-- DATA SHOWN follows --
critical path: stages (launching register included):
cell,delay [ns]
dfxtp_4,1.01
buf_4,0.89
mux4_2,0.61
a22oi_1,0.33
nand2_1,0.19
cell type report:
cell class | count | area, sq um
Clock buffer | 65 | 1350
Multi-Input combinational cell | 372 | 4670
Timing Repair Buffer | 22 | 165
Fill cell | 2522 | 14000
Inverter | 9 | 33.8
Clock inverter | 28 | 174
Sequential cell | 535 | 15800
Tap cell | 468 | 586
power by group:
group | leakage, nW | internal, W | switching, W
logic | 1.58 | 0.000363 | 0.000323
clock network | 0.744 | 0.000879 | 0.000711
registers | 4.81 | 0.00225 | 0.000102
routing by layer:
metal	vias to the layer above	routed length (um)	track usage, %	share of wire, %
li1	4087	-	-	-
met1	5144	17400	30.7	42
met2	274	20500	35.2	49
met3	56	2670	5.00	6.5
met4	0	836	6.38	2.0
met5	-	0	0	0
==> src/rtl/tom_cnt_pkg.sv <==
// rtl/tom_cnt_pkg.sv - shared types and constants for the up-counting interval timer
package tom_cnt_pkg;

  typedef enum logic [1:0] {
    ST_IDLE = 2'b00,
    ST_RUN  = 2'b01,
    ST_DONE = 2'b10
  } state_t;

  localparam int CNT_WIDTH_DEFAULT = 16;
  localparam int PRESCALE_WIDTH    = 8;

endpackage

==> src/rtl/upcnt.sv <==
// rtl/upcnt.sv - one-bit loadable increment slice with ripple carry
module upcnt (
  input  logic clk,
  input  logic reset,
  input  logic load,
  input  logic d,
  input  logic cin,
  output logic q,
  output logic cout
);

  always_ff @(posedge clk or posedge reset) begin
    if (reset)
      q <= 1'b0;
    else
      q <= load ? d : (q ^ cin);
  end

  assign cout = cin & q;

endmodule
-- DATA SHOWN concluded --
EXERCISE OBJECTIVE:
Retype exactly the span of lines from the one with "dfxtp_4,1.01" through the one with "group | leakage, nW"; include both ends and omit the rest of the material.

ANSWER:
dfxtp_4,1.01
buf_4,0.89
mux4_2,0.61
a22oi_1,0.33
nand2_1,0.19
cell type report:
cell class | count | area, sq um
Clock buffer | 65 | 1350
Multi-Input combinational cell | 372 | 4670
Timing Repair Buffer | 22 | 165
Fill cell | 2522 | 14000
Inverter | 9 | 33.8
Clock inverter | 28 | 174
Sequential cell | 535 | 15800
Tap cell | 468 | 586
power by group:
group | leakage, nW | internal, W | switching, W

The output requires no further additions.